• [Exercise objective]: Pick out each line below containing "Class".

• [Record extracts]:
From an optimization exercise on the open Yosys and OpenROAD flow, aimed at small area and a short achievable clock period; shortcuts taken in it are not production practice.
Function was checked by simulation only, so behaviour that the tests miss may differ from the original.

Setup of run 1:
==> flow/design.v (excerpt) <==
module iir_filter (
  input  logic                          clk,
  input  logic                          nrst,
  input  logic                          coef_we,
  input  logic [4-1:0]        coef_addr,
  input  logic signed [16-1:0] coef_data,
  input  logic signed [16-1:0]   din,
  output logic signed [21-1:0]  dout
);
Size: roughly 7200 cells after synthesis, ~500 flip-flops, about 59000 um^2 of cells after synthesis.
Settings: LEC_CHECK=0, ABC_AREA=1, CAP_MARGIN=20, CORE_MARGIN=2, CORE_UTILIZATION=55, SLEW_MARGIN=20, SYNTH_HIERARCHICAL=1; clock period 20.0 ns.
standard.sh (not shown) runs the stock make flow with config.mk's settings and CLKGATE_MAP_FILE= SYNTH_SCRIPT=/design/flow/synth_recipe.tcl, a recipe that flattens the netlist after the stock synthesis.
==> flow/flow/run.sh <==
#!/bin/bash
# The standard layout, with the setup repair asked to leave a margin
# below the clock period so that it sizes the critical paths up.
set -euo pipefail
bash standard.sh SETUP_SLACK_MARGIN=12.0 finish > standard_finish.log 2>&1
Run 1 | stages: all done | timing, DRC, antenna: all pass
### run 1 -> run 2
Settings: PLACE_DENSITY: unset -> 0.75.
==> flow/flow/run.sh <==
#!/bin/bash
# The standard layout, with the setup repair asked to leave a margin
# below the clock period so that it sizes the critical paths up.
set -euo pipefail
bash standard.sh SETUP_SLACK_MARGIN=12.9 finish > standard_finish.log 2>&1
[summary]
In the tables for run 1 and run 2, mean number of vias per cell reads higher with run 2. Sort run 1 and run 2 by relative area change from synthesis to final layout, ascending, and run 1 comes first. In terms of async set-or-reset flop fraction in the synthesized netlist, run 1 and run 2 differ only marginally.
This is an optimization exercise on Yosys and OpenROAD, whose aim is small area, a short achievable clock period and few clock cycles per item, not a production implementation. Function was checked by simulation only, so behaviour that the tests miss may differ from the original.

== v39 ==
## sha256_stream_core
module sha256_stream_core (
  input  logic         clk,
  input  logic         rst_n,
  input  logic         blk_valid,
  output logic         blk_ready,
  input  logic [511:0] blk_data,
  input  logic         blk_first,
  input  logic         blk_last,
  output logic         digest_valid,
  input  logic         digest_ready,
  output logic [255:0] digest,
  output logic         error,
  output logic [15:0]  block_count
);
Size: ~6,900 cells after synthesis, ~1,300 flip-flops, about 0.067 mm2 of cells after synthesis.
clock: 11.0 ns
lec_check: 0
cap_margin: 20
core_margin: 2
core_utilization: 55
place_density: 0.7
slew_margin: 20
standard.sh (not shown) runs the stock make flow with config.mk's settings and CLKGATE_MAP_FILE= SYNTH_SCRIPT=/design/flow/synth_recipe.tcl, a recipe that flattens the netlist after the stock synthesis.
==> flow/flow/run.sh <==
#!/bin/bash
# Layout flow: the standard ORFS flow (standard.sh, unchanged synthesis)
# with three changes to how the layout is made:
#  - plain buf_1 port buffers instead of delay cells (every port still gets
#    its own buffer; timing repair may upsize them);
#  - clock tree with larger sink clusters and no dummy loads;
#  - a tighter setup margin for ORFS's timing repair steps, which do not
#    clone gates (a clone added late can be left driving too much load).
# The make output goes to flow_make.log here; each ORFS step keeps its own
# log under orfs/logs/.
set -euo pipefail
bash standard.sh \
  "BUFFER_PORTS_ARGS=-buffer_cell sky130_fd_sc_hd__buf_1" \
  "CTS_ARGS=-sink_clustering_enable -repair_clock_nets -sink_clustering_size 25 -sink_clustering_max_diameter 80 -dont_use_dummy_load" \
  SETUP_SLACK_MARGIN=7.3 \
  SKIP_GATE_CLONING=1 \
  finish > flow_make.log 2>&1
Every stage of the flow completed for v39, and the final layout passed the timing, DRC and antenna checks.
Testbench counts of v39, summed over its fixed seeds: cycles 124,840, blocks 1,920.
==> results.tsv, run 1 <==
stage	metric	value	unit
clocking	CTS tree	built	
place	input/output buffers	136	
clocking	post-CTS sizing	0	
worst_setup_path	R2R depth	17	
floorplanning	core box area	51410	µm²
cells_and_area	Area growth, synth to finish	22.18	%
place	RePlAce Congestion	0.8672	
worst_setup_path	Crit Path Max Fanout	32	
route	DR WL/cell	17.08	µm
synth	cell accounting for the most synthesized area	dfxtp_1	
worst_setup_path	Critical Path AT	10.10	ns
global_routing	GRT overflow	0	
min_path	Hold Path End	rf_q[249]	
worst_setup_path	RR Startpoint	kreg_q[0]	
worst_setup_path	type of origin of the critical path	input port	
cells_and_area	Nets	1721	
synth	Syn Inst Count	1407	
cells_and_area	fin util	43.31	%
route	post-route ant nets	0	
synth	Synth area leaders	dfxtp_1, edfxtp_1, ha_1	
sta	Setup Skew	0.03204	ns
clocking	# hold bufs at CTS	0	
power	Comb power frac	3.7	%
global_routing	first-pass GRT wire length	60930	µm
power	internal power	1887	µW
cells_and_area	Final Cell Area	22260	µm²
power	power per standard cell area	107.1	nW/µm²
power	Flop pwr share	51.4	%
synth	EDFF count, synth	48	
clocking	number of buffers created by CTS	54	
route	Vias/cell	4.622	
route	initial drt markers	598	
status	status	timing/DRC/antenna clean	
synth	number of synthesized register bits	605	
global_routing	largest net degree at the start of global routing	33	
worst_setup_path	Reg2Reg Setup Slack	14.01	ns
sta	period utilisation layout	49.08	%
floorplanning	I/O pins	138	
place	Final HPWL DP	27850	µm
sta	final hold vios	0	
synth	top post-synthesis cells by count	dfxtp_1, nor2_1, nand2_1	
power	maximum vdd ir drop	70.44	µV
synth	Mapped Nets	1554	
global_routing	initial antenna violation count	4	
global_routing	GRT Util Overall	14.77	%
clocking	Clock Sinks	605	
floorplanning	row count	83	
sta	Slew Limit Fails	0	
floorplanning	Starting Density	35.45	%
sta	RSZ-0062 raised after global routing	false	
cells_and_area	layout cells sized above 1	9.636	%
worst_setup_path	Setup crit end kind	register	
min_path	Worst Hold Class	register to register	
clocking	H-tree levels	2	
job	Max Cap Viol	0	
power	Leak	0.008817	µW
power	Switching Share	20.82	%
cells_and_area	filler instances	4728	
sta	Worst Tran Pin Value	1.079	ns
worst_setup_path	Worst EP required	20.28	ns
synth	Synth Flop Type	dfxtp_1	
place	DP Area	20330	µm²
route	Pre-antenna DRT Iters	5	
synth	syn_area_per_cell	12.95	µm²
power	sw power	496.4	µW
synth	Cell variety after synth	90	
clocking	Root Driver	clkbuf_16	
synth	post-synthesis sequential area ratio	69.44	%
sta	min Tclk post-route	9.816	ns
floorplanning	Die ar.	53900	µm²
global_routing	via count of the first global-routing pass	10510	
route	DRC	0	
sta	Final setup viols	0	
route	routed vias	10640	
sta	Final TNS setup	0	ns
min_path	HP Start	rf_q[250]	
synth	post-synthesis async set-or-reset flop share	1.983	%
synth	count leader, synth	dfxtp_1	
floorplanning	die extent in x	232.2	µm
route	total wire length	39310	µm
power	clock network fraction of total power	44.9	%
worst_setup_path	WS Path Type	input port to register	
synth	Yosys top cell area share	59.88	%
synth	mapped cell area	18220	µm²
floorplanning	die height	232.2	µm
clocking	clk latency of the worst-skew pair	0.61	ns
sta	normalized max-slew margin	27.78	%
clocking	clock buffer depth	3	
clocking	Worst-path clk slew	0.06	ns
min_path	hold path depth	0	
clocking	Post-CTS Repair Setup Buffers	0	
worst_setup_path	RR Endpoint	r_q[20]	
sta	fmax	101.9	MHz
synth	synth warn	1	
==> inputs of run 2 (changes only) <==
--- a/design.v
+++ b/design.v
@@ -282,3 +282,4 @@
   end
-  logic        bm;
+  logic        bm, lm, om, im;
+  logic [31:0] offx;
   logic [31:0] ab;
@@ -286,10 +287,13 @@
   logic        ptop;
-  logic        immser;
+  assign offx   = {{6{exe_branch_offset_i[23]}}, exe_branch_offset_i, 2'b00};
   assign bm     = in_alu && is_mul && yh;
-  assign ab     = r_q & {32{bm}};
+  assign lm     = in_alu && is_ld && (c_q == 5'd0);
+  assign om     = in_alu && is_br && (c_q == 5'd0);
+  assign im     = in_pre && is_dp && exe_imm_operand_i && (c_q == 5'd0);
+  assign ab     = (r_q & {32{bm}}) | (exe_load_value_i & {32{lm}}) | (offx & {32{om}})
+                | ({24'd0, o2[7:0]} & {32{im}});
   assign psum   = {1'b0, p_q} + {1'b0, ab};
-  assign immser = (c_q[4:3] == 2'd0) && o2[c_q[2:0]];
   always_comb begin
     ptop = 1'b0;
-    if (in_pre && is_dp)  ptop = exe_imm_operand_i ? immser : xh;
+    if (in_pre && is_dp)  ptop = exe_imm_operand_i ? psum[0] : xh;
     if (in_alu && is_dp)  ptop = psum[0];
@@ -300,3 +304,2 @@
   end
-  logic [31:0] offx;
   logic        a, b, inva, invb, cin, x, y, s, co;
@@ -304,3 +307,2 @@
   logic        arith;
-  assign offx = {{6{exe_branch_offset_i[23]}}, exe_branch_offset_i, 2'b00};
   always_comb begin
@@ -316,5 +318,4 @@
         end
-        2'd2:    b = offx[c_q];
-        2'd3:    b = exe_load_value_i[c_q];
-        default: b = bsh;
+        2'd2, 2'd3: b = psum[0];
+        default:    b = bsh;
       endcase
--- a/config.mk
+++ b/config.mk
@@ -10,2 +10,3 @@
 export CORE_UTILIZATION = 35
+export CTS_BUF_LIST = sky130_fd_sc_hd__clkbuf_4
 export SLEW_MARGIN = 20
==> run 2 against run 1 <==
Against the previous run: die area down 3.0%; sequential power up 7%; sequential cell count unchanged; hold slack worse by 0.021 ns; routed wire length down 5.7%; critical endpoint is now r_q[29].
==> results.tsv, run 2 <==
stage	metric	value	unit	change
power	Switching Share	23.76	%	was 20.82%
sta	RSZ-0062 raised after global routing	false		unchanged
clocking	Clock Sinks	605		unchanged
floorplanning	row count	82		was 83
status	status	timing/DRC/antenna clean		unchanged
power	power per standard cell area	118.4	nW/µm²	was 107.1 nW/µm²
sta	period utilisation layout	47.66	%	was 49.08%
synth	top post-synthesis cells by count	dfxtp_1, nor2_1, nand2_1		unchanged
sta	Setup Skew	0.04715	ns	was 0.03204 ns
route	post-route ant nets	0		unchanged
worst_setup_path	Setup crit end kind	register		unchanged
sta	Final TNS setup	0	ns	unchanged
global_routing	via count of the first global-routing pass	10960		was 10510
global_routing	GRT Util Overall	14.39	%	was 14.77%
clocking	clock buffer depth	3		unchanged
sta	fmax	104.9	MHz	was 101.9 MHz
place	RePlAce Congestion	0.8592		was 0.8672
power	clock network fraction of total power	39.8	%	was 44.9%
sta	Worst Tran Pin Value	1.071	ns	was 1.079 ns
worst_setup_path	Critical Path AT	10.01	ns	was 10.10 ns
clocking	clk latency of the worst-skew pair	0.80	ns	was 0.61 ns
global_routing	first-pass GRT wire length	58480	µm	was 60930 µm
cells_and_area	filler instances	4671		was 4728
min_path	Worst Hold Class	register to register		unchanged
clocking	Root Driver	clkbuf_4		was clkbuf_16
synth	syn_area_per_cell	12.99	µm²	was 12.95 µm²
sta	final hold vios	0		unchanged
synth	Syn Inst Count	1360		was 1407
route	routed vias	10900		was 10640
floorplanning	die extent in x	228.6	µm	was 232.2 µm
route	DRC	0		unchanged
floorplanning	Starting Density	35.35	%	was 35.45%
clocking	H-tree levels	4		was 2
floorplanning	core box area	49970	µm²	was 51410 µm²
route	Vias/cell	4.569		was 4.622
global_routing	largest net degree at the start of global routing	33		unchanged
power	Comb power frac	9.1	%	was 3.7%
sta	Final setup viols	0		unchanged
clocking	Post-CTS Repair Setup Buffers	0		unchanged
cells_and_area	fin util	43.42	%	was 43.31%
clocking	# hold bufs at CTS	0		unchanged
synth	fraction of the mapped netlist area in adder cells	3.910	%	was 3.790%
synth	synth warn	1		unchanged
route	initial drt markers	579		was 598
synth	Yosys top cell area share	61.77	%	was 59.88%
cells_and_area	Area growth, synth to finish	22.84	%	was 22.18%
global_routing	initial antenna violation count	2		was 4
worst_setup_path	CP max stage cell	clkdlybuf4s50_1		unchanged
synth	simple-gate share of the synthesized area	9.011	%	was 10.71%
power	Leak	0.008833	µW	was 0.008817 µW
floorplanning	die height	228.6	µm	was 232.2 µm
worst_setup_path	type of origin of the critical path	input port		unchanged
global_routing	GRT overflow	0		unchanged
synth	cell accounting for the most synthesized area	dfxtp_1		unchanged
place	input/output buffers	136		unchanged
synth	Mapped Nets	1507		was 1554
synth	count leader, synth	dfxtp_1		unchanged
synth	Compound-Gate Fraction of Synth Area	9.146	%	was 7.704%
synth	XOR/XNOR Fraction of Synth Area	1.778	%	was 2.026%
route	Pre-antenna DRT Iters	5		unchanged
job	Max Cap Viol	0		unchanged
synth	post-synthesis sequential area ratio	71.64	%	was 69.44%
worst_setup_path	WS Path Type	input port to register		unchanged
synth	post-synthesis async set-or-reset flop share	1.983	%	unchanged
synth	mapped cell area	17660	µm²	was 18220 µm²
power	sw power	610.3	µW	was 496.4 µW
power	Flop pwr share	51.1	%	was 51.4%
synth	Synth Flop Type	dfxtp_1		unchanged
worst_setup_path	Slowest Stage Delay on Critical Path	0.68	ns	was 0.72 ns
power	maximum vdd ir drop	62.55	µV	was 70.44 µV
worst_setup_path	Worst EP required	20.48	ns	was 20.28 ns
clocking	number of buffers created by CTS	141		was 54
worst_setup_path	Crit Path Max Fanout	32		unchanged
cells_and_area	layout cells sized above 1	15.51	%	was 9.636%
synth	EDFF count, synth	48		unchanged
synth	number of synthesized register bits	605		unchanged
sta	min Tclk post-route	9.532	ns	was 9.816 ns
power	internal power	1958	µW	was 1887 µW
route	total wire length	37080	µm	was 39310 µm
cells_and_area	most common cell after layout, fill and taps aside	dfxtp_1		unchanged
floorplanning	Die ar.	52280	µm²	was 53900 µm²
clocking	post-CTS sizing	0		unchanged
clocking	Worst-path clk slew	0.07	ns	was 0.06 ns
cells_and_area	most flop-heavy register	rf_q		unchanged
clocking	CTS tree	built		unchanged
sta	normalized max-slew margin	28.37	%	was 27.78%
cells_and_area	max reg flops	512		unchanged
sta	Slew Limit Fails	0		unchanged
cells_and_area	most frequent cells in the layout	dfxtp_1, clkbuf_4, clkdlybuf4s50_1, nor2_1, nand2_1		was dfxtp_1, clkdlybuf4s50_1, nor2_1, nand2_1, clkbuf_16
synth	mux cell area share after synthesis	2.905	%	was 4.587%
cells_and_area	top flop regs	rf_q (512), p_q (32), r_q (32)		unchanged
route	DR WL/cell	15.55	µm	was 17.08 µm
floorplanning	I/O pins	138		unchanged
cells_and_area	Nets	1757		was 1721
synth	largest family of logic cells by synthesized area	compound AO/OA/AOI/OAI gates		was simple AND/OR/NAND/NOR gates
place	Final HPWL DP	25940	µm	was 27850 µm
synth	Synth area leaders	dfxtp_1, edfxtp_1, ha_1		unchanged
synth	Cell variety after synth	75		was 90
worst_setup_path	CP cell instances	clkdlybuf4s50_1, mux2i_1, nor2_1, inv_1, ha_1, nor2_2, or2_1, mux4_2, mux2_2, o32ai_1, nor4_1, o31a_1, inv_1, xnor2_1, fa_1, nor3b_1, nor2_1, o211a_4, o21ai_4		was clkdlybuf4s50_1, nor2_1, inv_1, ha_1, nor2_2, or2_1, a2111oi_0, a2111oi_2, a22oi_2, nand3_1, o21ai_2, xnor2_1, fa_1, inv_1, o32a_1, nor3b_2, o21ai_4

• [Response area]:
min_path	Worst Hold Class	register to register	
min_path	Worst Hold Class	register to register		unchanged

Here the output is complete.